[[ Task inputs open ]]
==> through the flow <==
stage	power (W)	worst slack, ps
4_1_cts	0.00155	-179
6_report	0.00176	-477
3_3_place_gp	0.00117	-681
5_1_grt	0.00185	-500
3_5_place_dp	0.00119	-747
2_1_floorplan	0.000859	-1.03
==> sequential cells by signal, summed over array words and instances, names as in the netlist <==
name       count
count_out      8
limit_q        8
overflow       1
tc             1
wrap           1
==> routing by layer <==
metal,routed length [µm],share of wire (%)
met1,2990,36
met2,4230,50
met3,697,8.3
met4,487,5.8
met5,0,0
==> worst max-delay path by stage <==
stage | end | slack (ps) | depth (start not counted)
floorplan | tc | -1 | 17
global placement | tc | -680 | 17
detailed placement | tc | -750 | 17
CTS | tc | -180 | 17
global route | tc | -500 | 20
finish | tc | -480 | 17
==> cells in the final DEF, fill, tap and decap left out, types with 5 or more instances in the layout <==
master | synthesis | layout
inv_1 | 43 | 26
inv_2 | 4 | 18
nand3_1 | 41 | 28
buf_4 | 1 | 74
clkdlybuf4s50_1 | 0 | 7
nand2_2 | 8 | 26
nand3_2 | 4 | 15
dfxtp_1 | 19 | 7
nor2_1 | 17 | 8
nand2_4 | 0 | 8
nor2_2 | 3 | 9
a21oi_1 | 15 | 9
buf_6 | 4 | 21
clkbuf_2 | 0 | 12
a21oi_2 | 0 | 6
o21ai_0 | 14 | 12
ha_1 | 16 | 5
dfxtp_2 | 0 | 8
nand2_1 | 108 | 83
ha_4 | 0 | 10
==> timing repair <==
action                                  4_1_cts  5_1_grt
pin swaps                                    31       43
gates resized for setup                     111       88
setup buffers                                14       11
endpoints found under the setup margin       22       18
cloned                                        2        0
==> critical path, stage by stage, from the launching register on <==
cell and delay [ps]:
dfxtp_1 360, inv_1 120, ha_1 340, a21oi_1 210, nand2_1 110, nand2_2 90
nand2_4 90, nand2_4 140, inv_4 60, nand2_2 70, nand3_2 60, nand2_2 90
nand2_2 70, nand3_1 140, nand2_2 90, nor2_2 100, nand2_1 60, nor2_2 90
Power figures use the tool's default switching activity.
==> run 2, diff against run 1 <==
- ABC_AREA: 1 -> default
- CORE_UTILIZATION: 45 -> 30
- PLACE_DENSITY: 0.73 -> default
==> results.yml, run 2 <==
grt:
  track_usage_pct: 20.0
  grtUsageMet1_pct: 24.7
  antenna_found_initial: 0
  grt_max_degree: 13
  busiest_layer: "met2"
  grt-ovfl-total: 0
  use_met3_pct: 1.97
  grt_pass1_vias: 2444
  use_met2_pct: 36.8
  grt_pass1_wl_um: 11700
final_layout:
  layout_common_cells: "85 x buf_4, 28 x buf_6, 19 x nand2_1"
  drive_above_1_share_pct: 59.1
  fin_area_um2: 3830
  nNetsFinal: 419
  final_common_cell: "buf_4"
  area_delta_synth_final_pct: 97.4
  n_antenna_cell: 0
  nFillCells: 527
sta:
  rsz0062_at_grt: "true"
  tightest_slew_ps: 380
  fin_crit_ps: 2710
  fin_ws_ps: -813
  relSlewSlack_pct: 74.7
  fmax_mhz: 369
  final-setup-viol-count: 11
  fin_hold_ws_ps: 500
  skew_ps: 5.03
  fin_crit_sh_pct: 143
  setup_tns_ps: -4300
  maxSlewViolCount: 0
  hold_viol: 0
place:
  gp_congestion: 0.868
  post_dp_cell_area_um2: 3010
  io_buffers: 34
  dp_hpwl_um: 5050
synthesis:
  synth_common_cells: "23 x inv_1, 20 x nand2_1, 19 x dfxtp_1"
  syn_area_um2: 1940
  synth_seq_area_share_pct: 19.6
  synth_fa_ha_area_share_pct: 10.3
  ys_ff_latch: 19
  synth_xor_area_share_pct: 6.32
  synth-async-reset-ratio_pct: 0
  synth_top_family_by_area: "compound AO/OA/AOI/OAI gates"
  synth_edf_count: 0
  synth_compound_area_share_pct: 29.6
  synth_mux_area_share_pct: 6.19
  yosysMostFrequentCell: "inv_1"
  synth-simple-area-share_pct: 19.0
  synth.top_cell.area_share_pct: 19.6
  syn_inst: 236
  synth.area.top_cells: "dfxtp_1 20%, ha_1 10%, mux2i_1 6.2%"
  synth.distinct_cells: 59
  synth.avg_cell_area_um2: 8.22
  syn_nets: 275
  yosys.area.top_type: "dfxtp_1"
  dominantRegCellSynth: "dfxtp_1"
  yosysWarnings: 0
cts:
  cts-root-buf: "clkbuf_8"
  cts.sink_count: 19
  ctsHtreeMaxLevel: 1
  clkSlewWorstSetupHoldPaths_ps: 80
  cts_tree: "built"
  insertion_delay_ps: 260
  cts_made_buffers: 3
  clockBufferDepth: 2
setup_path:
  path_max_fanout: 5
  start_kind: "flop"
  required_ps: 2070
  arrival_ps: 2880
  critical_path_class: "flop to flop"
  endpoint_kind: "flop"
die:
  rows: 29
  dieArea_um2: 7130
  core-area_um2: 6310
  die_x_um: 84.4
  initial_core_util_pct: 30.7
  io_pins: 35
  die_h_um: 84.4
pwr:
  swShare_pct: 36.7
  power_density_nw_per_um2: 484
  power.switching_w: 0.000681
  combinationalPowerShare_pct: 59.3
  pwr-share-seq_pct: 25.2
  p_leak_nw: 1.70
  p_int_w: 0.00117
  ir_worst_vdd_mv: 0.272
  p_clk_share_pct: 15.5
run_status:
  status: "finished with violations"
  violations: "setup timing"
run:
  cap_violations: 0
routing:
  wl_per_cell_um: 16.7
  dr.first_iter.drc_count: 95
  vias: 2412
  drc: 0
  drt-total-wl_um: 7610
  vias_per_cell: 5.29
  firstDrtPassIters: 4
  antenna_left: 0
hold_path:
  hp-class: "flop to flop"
[[ Task inputs closed ]]
What the task requires
The reply should consist solely of the lines above from the one that has "cell and delay" through the one that has "skew_ps: 5.03", reproduced exactly.

Final answer
cell and delay [ps]:
dfxtp_1 360, inv_1 120, ha_1 340, a21oi_1 210, nand2_1 110, nand2_2 90
nand2_4 90, nand2_4 140, inv_4 60, nand2_2 70, nand3_2 60, nand2_2 90
nand2_2 70, nand3_1 140, nand2_2 90, nor2_2 100, nand2_1 60, nor2_2 90
Power figures use the tool's default switching activity.
==> run 2, diff against run 1 <==
- ABC_AREA: 1 -> default
- CORE_UTILIZATION: 45 -> 30
- PLACE_DENSITY: 0.73 -> default
==> results.yml, run 2 <==
grt:
  track_usage_pct: 20.0
  grtUsageMet1_pct: 24.7
  antenna_found_initial: 0
  grt_max_degree: 13
  busiest_layer: "met2"
  grt-ovfl-total: 0
  use_met3_pct: 1.97
  grt_pass1_vias: 2444
  use_met2_pct: 36.8
  grt_pass1_wl_um: 11700
final_layout:
  layout_common_cells: "85 x buf_4, 28 x buf_6, 19 x nand2_1"
  drive_above_1_share_pct: 59.1
  fin_area_um2: 3830
  nNetsFinal: 419
  final_common_cell: "buf_4"
  area_delta_synth_final_pct: 97.4
  n_antenna_cell: 0
  nFillCells: 527
sta:
  rsz0062_at_grt: "true"
  tightest_slew_ps: 380
  fin_crit_ps: 2710
  fin_ws_ps: -813
  relSlewSlack_pct: 74.7
  fmax_mhz: 369
  final-setup-viol-count: 11
  fin_hold_ws_ps: 500
  skew_ps: 5.03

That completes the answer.